Complex winding geometries use wires of many dissimilar lengths to minimize mechanical standing waves. In effect, now the cable doesn't know how long it is. It's made up of all different lengths and no longer will act as an aerial to pick up ultrasonic noise to be easier on the connected electronics. With his mechanical engineering experience, Michael always thinks of how to minimize resonances and exploit favorable ratios. This affects his choices of conductor diameters, even the footprints of circuit boards and chassis.

The new Børresen dynamic driver—all current speaker models use the same small mid/woofer whilst the 05 flagship adds four bigger woofers—use what is described as the world's first iron-less motor to avoid the non-linear effects which iron has on voice-coil behavior.

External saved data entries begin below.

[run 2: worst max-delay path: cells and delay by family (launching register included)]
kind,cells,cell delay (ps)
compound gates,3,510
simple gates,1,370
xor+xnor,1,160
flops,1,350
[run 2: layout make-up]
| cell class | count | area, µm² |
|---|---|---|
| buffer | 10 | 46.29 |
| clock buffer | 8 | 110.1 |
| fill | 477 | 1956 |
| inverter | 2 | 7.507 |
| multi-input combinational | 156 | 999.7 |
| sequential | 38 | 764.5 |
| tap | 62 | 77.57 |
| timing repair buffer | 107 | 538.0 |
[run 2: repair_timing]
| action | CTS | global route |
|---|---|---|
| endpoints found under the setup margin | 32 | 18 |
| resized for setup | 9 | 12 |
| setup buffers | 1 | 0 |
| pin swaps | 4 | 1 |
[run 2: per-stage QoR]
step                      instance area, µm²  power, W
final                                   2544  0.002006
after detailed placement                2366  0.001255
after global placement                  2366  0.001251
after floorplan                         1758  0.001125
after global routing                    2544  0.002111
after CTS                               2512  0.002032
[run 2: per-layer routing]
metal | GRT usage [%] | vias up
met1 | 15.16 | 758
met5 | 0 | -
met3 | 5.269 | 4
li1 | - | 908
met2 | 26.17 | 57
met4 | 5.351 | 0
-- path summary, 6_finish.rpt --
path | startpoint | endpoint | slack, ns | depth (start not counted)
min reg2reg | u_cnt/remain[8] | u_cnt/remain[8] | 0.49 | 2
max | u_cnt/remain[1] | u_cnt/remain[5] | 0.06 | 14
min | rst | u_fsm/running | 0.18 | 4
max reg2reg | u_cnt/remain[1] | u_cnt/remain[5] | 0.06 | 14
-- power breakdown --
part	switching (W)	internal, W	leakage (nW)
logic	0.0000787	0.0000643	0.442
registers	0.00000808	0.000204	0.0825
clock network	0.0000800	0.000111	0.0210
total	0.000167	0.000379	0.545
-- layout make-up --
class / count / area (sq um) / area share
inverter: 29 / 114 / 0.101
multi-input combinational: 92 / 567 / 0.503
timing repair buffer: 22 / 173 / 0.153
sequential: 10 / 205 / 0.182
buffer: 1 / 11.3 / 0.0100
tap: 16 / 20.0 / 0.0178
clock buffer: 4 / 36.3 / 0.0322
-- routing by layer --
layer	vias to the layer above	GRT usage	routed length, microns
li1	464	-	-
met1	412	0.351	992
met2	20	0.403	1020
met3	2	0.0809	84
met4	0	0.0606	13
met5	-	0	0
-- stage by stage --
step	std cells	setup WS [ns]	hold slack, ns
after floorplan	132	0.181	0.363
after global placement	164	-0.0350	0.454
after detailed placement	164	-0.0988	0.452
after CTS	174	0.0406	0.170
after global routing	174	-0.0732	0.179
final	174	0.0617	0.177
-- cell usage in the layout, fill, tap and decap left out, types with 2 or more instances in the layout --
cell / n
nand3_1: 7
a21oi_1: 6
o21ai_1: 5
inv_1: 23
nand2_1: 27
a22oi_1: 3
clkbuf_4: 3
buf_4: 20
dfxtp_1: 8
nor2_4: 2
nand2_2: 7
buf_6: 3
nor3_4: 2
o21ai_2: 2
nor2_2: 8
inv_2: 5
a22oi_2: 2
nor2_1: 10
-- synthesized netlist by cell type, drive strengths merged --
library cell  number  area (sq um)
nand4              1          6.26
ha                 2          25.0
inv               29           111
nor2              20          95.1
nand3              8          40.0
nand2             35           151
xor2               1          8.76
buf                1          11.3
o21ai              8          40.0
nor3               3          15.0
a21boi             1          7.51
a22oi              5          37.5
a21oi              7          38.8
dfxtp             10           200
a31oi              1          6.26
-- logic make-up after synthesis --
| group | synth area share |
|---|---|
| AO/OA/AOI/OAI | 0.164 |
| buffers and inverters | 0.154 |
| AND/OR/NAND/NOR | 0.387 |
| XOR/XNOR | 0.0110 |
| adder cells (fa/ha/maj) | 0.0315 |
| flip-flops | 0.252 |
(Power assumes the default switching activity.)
==> src/rtl/eoc_msg_proc.sv <==
module eoc_msg_proc #(
  parameter int AW     = 3,
  parameter int CW     = 8,
  parameter int REPEAT = 3,
  parameter logic [CW-1:0] C_LB_ALL = 8'h50,
  parameter logic [CW-1:0] C_LB_B1  = 8'h51,
  parameter logic [CW-1:0] C_LB_B2  = 8'h52,
  parameter logic [CW-1:0] C_CRC    = 8'h53
) (
  input  logic             clk,
  input  logic             rst,
  input  logic             sf_tick,
  input  logic             eoc_vld,
  input  logic [AW+CW:0]   eoc_word,
  output logic             lb_full,
  output logic             lb_b1,
  output logic             lb_b2,
  output logic             crc_corrupt,
  output logic             echo_vld,
  output logic [AW+CW:0]   echo_word
);
  localparam int W  = AW + CW + 1;
  localparam int NW = $clog2(REPEAT + 1);
  localparam logic [NW-1:0] CMAX = NW'(REPEAT);
  localparam logic [NW-1:0] CFIRE = NW'(REPEAT - 1);

  logic [NW-1:0] cnt;
  logic [W-1:0]  last;
  logic          pend;

  wire [AW-1:0] addr    = eoc_word[W-1 -: AW];
  wire [CW-1:0] code    = eoc_word[CW-1:0];
  wire          addr_ok = (addr == '0) || (addr == '1);
  wire          acc     = eoc_vld && addr_ok && eoc_word[CW];
  wire          same    = (cnt != '0) && (eoc_word == last);
  wire          confirm = acc && same && (cnt == CFIRE);

  always_ff @(posedge clk) begin
    if (rst) begin
      cnt <= '0;
      last <= '0;
      pend <= 1'b0;
      lb_full <= 1'b0;
      lb_b1 <= 1'b0;
      lb_b2 <= 1'b0;
      crc_corrupt <= 1'b0;
      echo_vld <= 1'b0;
      echo_word <= '0;
    end else begin
      if (acc) begin
        if (same) begin
          if (cnt != CMAX) cnt <= cnt + 1'b1;
        end else begin
          last <= eoc_word;
          cnt <= NW'(1);
        end
      end
      if (confirm) begin
        echo_word <= eoc_word;
        case (code)
          C_LB_ALL: begin lb_full <= 1'b1; lb_b1 <= 1'b0; lb_b2 <= 1'b0; end
          C_LB_B1:  begin lb_full <= 1'b0; lb_b1 <= 1'b1; lb_b2 <= 1'b0; end
          C_LB_B2:  begin lb_full <= 1'b0; lb_b1 <= 1'b0; lb_b2 <= 1'b1; end
          C_CRC:    crc_corrupt <= 1'b1;
          default:  ;
        endcase
      end
      pend <= confirm || (pend && !sf_tick);
      echo_vld <= pend && sf_tick;
    end
  end
endmodule

==> config.mk <==
export PLATFORM = sky130hd
export DESIGN_NAME = eoc_msg_proc
export DESIGN_NICKNAME = d
export VERILOG_FILES = /design/src/rtl/eoc_msg_proc.sv
export SDC_FILE = /design/constraint.sdc
export NUM_CORES = 1
export LEC_CHECK = 0
export BUFFER_PORTS_ARGS = -buffer_cell sky130_fd_sc_hd__buf_2
export CAP_MARGIN = 25
export CORE_UTILIZATION = 33
export DETAILED_ROUTE_END_ITERATION = 7
export GPL_TIMING_DRIVEN = 0
export PLACE_DENSITY_LB_ADDON = 0.1
export SLEW_MARGIN = 20
export SYNTH_ARGS = -nofsm -noshare
export SYNTH_HDL_FRONTEND = slang
export SYNTH_SLANG_ARGS = --single-unit
==> constraint.sdc <==
create_clock -name clk -period 1.7 [get_ports clk]
set_input_delay 0.17 -clock clk [delete_from_list [all_inputs] [get_ports clk]]
set_output_delay 0.17 -clock clk [all_outputs]
set_load 0.01 [all_outputs]
* Yosys cells after proc, flatten, opt, wreduce, memory -nomap -nowiden *
Index checks and enable logic that the tools add are counted.

word-level totals
  register bits = 32
  input port bits = 16
  output and inout port bits = 17
  word-level logic and storage cells = 49

operators by class
  $add $sub $neg = 1
  eq/ne operators = 9
  mux-type cells = 5
  bitwise gates (word level) = 1
  reduce and logical (&&, ||, !) cells = 24

operators by type and width
  operator                                                                  number
  8-bit by 7-bit equality test with 1-bit output (second input constant)    4
  12-bit equality test                                                      1
  2-bit AND reduction                                                       6
  2-bit nonzero test                                                        4
  1-bit logical AND                                                         7
  1-bit case mux with 2 select lines                                        3
  2-bit OR reduction                                                        3
  2-bit 2-to-1 mux                                                          2
  3-bit equality test (second input constant)                               1
  3-bit zero test                                                           1
  2-bit by 1-bit adder with 2-bit output (second input constant)            1
  2-bit equality test (second input constant)                               1
  1-bit logical OR                                                          2
  2-bit by 1-bit inequality test with 1-bit output (second input constant)  1
  2-bit inequality test (second input constant)                             1
  1-bit zero test                                                           1
  1-bit NOT                                                                 1

* Longest topological paths before layout *
Gate-level depths: netlist of the first run.

  depth in word-level cells = 7
  depth in mapped cells = 7
  mapped depth without buffers = 6

* Least setup slack after synthesis of the first run *
OpenSTA, ideal clock, no wires.

  kind = reg2reg
  start = register last[9]
  end = register echo_word[10]
  setup time = 132 ps
  data arrival time = 1411 ps
  setup slack = 156 ps
  cell stages (with the launch flop) = 7
  period minus slack after synthesis = 1544 ps
  cell sequence = dfxtp_1 xor2_1 nor4_2 nand4_1 clkbuf_2 o21ai_0 a21oi_1

on the way
  cells in the longest elaborated chain, start to end = 4

ends and longest elaborated chain
  what                            line  RTL
  start: declaration              28    logic [W-1:0] last;
  start signal: assignment        54    last <= eoc_word;
  12-bit equality test            35    wire same = (cnt != '0) && (eoc_word == last);
  1-bit logical AND               35
  1-bit logical AND (2 in a row)  36    wire confirm = acc && same && (cnt == CFIRE);
  end signal: assignment          59    echo_word <= eoc_word;
  end: declaration                20    output logic [AW+CW:0] echo_word

No other way between the ends.
A chain may end at the register's enable or synchronous reset.

* Final worst setup path of the first run *
  start = register last[7]
  end = register echo_word[3]

The elaborated chain is that of the path after synthesis.

==> summary.txt, run 1 <==
Critical path
  • CP max stage cell: nor4_2
  • CP Cell Sequence: xor2_1, nor4_2, nand4_1, buf_6, buf_8, o21ai_1, a21oi_1
  • CP Capture Type: flip-flop
  • R2R cell count: 7
  • RR Endpoint: echo_word[3]$_SDFFE_PP0P_
  • Type of origin of the critical path: flip-flop
  • Critical path data required time: ~1.9 ns
  • R2r startpoint: last[7]$_SDFFE_PP0P_
  • Slowest cell delay on critical path: 0.35 ns
  • Reg-to-reg setup timing slack: -0.005 ns
  • WP data arrival: roughly 1.9 ns
  • Crit Path Max Fanout: 7
  • WS Path Type: flip-flop to flip-flop

Clocking
  • Hold-fix buffers, CTS: 0
  • Num CTS Buffers: 5
  • H-tree depth: 2
  • Clock buffer depth: 2
  • Worst-path clk slew: about 0.060 ns
  • Num Clock Sinks: 32
  • Clock root buffer: clkbuf_8
  • Clk Latency, worst-skew pair: about 0.28 ns
  • TritonCTS clock tree: yes

Run
  • Maxcap violations: 0

Layout
  • Area Overhead vs Synth: 33.5%
  • Final-layout fill cell count: ~420
  • Fraction of layout cells with a size suffix above 1: 0.350
  • Cell area after layout: just under 2000 µm²
  • Final nets: approximately 230
  • Area occupied by multi-input gates: roughly 850 µm²
  • Sequential cell area: roughly 640 µm²
  • # diodes: 0
  • Core Util, Final: 0.471

Power and ir drop
  • Worst IR Drop VDD: 475 µV
  • Leakage power of the design: slightly below 0.0008 µW
  • Pwr Density: 725 nW/µm²

Routing
  • WL final: roughly 4.0 mm
  • Vias per inst: 5.36
  • Via count: between 1000 and 1500
  • Post-route ant nets: 0
  • Initial DRC count: 28
  • DRC Markers: 0
  • First drt pass iteration count: 4
  • Mean routed wirelength per cell: 15.6 µm

Global route
  • Total track usage: 0.183
  • First-pass GRT wire length: between 6 and 7 mm
  • Antenna violations before repair: 0
  • Grt ovf: 0
  • Pin count of the biggest net entering global routing: 11
  • Number of global-route vias before repair: about 1300

Placement
  • Placed cell areas: between 1500 and 2000 µm²
  • Routability cong.: roughly 0.78
  • Post-DP HPWL: between 2 and 3 mm
  • Port bufs: 32

Status
  • Violated checks: negative setup slack
  • Status: complete, but fails checks

Timing
  • Final Hold Vio Count: 0
  • Slew @ Worst Pin: approximately 0.56 ns
  • RSZ-0062 raised after global routing: yes
  • Tmin final: approximately 1.7 ns
  • Tcrit/Tclk final: 1.00
  • Pins Over Slew Limit: 0
  • Final WS setup: -0.00545 ns
  • Final setup skew: between 0.004 and 0.005 ns
  • Slew Limit Headroom: 0.625
  • Peak Freq: slightly below 600 MHz
  • # setup viols final: 1
  • Setup TNS: -0.00545 ns

Die
  • Die Wd: between 60 and 70 µm
  • Starting Density: 0.353
  • Row cnt: 23
  • Die Ht: ~68 µm
  • Core Area: 4120 µm²
  • DIE AREA: between 4000 and 5000 µm²
  • IO Pins: 33

Hold path
  • WHS Path Cells: 2
  • Tightest Hold Check Type: primary input to flip-flop
  • HP Start: sf_tick
  • Hold endpoint: echo_vld$_SDFF_PP0_

Synth
  • Seq cells post-synth: 32
  • Syn_nets: between 150 and 200
  • Syn_area_per_cell: a little under 9 µm²
  • Post-synth cell types: 33
  • Post-synthesis sequential area ratio: 0.441
  • Synth warnings: 0
  • Mapped Area: ~1500 µm²
  • Cells after Synth: ~160
-- critical path: cells and delay by family, from the launching register on --
family	cells	cell delay (ns)
compound gates	2	0.21
xor+xnor	1	0.17
buf+inv	2	0.33
flops	1	0.32
simple gates	2	0.53
-- registers in the layout, indices dropped and copies added, names as in the netlist --
signal	flops
echo_vld	1
echo_word	12
lb_b2	1
pend	1
lb_b1	1
lb_full	1
crc_corrupt	1
cnt	2
last	12
-- power breakdown --
part | switching, µW | internal (µW) | total (µW)
Sequential | 4.57 | 758 | 762
Combinational | 67.1 | 36.1 | 103
Clock | 264 | 278 | 541
-- stage by stage --
stage / cells / power, µW / hold slack [ns] / setup slack (ns)
2_1_floorplan: 164 / 827 / 0.243 / 0.156
3_3_place_gp: 246 / 874 / 0.421 / -0.164
3_5_place_dp: 246 / 876 / 0.432 / -0.193
4_1_cts: 254 / 1420 / 0.135 / -0.0173
5_1_grt: 256 / 1480 / 0.127 / -0.0998
6_report: 256 / 1410 / 0.135 / -0.00545
-- layer usage --
metal  GRT usage  vias to the layer above  routed length (µm)
li1            -                      686                   -
met1       0.230                      641                1840
met2       0.293                       39                1890
met4      0.0859                        0                  53
met5           0                        -                   0
met3      0.0450                        6                 221
-- synthesized netlist by cell type --
library cell / instances / area, µm²
o311ai_1: 1 / 8.76
nand4_1: 11 / 68.8
ha_1: 3 / 37.5
and4_4: 1 / 11.3
buf_1: 1 / 3.75
nand2_1: 6 / 22.5
buf_2: 2 / 10.0
o21ai_1: 5 / 25.0
nor2_1: 3 / 11.3
xor2_1: 12 / 105
nor4_1: 1 / 6.26
and3_1: 2 / 12.5
nand3_1: 11 / 55.1
o21ai_0: 17 / 85.1
o211ai_1: 1 / 7.51
nand4bb_1: 1 / 11.3
o211a_1: 2 / 20.0
a31oi_1: 1 / 6.26
inv_1: 4 / 15.0
clkbuf_2: 1 / 5.00
nand4_2: 1 / 12.5
a21oi_1: 19 / 95.1
o31ai_1: 1 / 7.51
nor3_1: 5 / 25.0
nor2b_1: 2 / 12.5
nor4_2: 2 / 25.0
a211oi_1: 2 / 15.0
nand4b_1: 1 / 8.76
buf_6: 2 / 22.5
o21a_1: 4 / 30.0
dfxtp_1: 32 / 641
a21o_1: 1 / 7.51
clkbuf_1: 6 / 22.5
-- logic make-up (layout without fill, tap and decap cells) --
| kind of cell | Yosys count | after routing | share of synthesized area |
|---|---|---|---|
| adders and majority gates | 3 | 3 | 0.0258 |
| and+or+nand+nor | 47 | 47 | 0.195 |
| buffers and inverters | 16 | 58 | 0.0543 |
| AOI/OAI and AO/OA | 54 | 54 | 0.212 |
| xor gates and xnor gates | 12 | 12 | 0.0724 |
| DFF | 32 | 32 | 0.441 |
-- worst max path at each step --
| stage | to | startpoint | slack, ns | cells after the start |
|---|---|---|---|---|
| floorplan | echo_word[10]$_SDFFE_PP0P_ | last[9]$_SDFFE_PP0P_ | 0.16 | 6 |
| CTS | echo_word[2]$_SDFFE_PP0P_ | last[7]$_SDFFE_PP0P_ | -0.02 | 7 |
| global placement | echo_word[7]$_SDFFE_PP0P_ | last[9]$_SDFFE_PP0P_ | -0.16 | 6 |
| global route | echo_word[6]$_SDFFE_PP0P_ | last[5]$_SDFFE_PP0P_ | -0.1 | 7 |
| detailed placement | echo_word[7]$_SDFFE_PP0P_ | last[9]$_SDFFE_PP0P_ | -0.19 | 6 |
| finish | echo_word[3]$_SDFFE_PP0P_ | last[7]$_SDFFE_PP0P_ | -0.005 | 7 |
-- timing repair --
action / in CTS / in global routing
buffers inserted: 1 / 0
endpoints found under the setup margin: 28 / 25
cloned: 0 / 2
pin swaps: 2 / 25
resized for setup: 5 / 48
endpoints found under the hold margin: 0 / 0
-- final cells by class --
type | count | area share
multi-input combinational | 116 | 0.440
inverter | 4 | 0.00774
timing repair buffer | 35 | 0.107
clock inverter | 1 | 0.00258
clock buffer | 6 | 0.0374
tap | 50 | 0.0323
sequential | 32 | 0.331
buffer | 12 | 0.0419
-- cell usage in the layout (no fill, tap or decap), types with 5 or more instances in the layout --
cell type / count
a21oi_1: 15
o21ai_2: 5
dfxtp_1: 31
xor2_1: 12
clkbuf_8: 5
o21ai_1: 12
buf_2: 35
nand2_1: 6
nand4_1: 11
nand3_1: 10
Power figures use the tool's default switching activity.
==> inputs of run 2 (changes only) <==
--- a/config.mk
+++ b/config.mk
@@ -7,7 +7,7 @@
 export LEC_CHECK = 0
 export BUFFER_PORTS_ARGS = -buffer_cell sky130_fd_sc_hd__buf_2
 export CAP_MARGIN = 25
-export CORE_UTILIZATION = 33
+export CORE_UTILIZATION = 47
 export DETAILED_ROUTE_END_ITERATION = 7
 export GPL_TIMING_DRIVEN = 0
 export PLACE_DENSITY_LB_ADDON = 0.1
==> run 2 against run 1 <==
  * The flow finishes with violations (design-rule violations)
  * Maximum frequency grew 2.3%
  * Die area shrank 29%
  * Cell count decreased by 7.0%
  * Setup slack gained 0.039 ns
  * Sequential cell count unchanged
  * Utilization rose by 17 points
  * First-iteration DRC count rose by 79%
  * Clock-buffer cell count did not move
  * Critical endpoint is now lb_b1$_SDFFE_PP0P_
==> summary.txt, run 2 (synthesis results as in run 1) <==
Clocking
  • Worst-path clk slew: 0.10 ns (+0.04 ns)
  • Clock buffer depth: 2 (unchanged)
  • Clock root buffer: clkbuf_4
  • H-tree depth: 2 (unchanged)
  • Num Clock Sinks: 32 (unchanged)
  • Num CTS Buffers: 5 (unchanged)
  • Clk Latency, worst-skew pair: 0.33 ns (+0.05 ns)
  • TritonCTS clock tree: yes

Critical path
  • CP Capture Type: flip-flop
  • Type of origin of the critical path: flip-flop
  • CP Cell Sequence: xor2_1, nor4_2, and4_4, nand4_1, a211oi_1
  • Crit Path Max Fanout: 5 (-2)
  • Bufs and invs on worst path: 0 (-2)
  • WP data arrival: 1.92 ns (+0.07 ns)
  • Slowest cell delay on critical path: 0.33 ns (-0.02 ns)
  • CP max stage cell: dfxtp_1
  • Critical path data required time: 1.95 ns (+0.10 ns)
  • WS Path Type: flip-flop to flip-flop
  • Largest delay share family, worst path: simple AND/OR/NAND/NOR gates

Die
  • DIE AREA: 3320 µm² (-29%)
  • Row cnt: 19 (-17%)
  • IO Pins: 33 (unchanged)
  • Die Ht: 57.6 µm (-16%)
  • Core Area: 2850 µm² (-31%)
  • Starting Density: 0.509 (+0.156)
  • Die Wd: 57.6 µm (-16%)

Placement
  • Port bufs: 32 (unchanged)
  • Routability cong.: 0.808 (+3.4%)
  • Post-DP HPWL: 2.51 mm (-10%)
  • Dpl ws: -0.117 ns (+0.0761 ns)

Power and ir drop
  • Comb pwr share: 0.070 (-0.003)
  • Pwr Density: 789 nW/µm² (+8.8%)
  • Total power: 1430 µW (+1.8%)
  • Leakage power of the design: 0.000773 µW (-1.1%)
  • Switching Fraction: 0.232 (-0.00626)
  • Seq pwr share: 0.532 (-0.010)
  • NetSw: 332 µW (-0.83%)
  • Internal Power: 1100 µW (+2.7%)
  • Clk pwr share: 0.398 (+0.013)
  • Worst IR Drop VDD: 560 µV (+18%)

Status
  • Status: complete, but fails checks
  • Violated checks: design-rule violations

Timing
  • # setup viols final: 0 (-1)
  • Pins Over Slew Limit: 0 (unchanged)
  • RSZ-0062 raised after global routing: yes
  • Final Hold Vio Count: 0 (unchanged)
  • Final WS setup: 0.0337 ns (+0.0391 ns)
  • Final setup skew: 0.00673 ns (+0.00259 ns)
  • Slew @ Worst Pin: 0.532 ns (-0.0283 ns)
  • Tcrit/Tclk final: 0.980 (-0.0230)
  • Peak Freq: 600 MHz (+2.3%)
  • Setup TNS: 0 ns (+0.00545 ns)
  • Tmin final: 1.67 ns (-0.0391 ns)
  • Slew Limit Headroom: 0.646 (+0.0205)

Routing
  • WL final: 3.74 mm (-6.6%)
  • Via count: 1412 (+2.9%)
  • Vias per inst: 5.93 (+11%)
  • DRC Markers: 1 (+1)
  • First drt pass iteration count: 6 (+2)
  • Mean routed wirelength per cell: 15.7 µm (+0.49%)
  • Initial DRC count: 50 (+79%)
  • Post-route ant nets: 0 (unchanged)

Layout
  • Area Overhead vs Synth: 25.0%
  • Leading cell type in the layout, fill and taps excluded: buf_2
  • Final nets: 225 (unchanged)
  • # diodes: 0 (unchanged)
  • Top Registers: echo_word (12), last (12), cnt (2)
  • Fraction of layout cells with a size suffix above 1: 0.314 (-0.0355)
  • Most frequent cells in the layout: buf_2 (34), dfxtp_1 (30), a21oi_1 (19)

Global route
  • Grt ovf: 0 (unchanged)
  • Number of global-route vias before repair: 1276 (-3.1%)
  • Antenna violations before repair: 0 (unchanged)
  • First-pass GRT wire length: 5.79 mm (-5.1%)
  • Pin count of the biggest net entering global routing: 11 (unchanged)
  • Total track usage: 0.230 (+0.0463)

Run
  • Maxcap violations: 0 (unchanged)

Hold path
  • Tightest Hold Check Type: primary input to flip-flop
-- run 2: worst reg2reg max path: stages, from the launching register on --
cell      delay [ns]
dfxtp_1         0.33
xor2_1          0.17
nor4_2          0.33
and4_4          0.32
nand4_1         0.17
a211oi_1        0.27
-- run 2: layer usage --
metal | part of all wire | GRT usage | routed length, µm
met1 | 0.47 | 0.302 | 1740
met2 | 0.48 | 0.372 | 1800
met3 | 0.044 | 0.0544 | 163
met4 | 0.0083 | 0.0732 | 31
met5 | 0 | 0 | 0
-- run 2: power groups by stage --
stage	clock [µW]	sequential [µW]	combinational, µW
6_report	571	762	100
3_5_place_dp	0	779	96.5
5_1_grt	616	763	107
2_1_floorplan	0	778	48.9
3_3_place_gp	0	778	94.0
4_1_cts	573	762	97.5
-- run 2: final cells by class --
class | count | area [µm²]
Inverter | 4 | 15.0
Timing Repair Buffer | 35 | 184
Multi-Input combinational cell | 116 | 776
Tap cell | 31 | 38.8
Buffer | 12 | 82.6
Clock buffer | 6 | 41.3
Fill cell | 260 | 1040
Clock inverter | 2 | 35.0
Sequential cell | 32 | 643
-- run 2: repair_timing --
action                                  CTS  global route
endpoints found under the setup margin   25            19
hold buffers                              0             0
cloned                                    0             1
buffers inserted                          2             0
resized for setup                         0            34
pin swaps                                 2             4
-- run 2: metrics by stage --
step	cells	hold WS, ns	util	cell area (µm²)
detailed placement	227	0.427	0.579	1650
floorplan	164	0.243	-	1450
finish	238	0.0835	0.636	1820
CTS	237	0.0817	0.611	1740
global placement	227	0.417	0.579	1650
global route	238	0.0670	0.636	1820
-- run 2: path summary, 6_finish.rpt --
kind	startpoint	end	slack, ns	cells past startpoint
max	last[6]$_SDFFE_PP0P_	lb_b1$_SDFFE_PP0P_	0.03	5
min	sf_tick	echo_vld$_SDFF_PP0_	0.08	2
max reg2reg	last[6]$_SDFFE_PP0P_	lb_b1$_SDFFE_PP0P_	0.03	5
min reg2reg	echo_word[4]$_SDFFE_PP0P_	echo_word[4]$_SDFFE_PP0P_	0.47	2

The latest N52 super-neodymium magnets which also show up in the new Børresen ribbon create very powerful flux to increase efficiency and driver control.

The material makeup of the shallow mid/woofer and woofer cones is based on the latest wings of Formula 1 race cars. They use the same composite structure of a hexa-core Nomex center bonded to which are two layers of extremely thin extremely stiff non-woven carbon fiber skins. A maximally open basket structure increases airflow to reduce compression, turbulence and reflections whilst…

… carefully patterned perforated discs behind the mid/woofers control the acoustic impedance and air flow behind the cones before their rear emissions vent into a second chamber then port through special anti-turbulence ports.

Even though Børresen didn't begin first speaker shipments until November 2018, they'd already sold more than 100 pairs when I visited. For a range which then kicked off at €25'500/pr for a Model 01 in Walnut with Darkz C2t resonance control, that was enviably steep transient performance.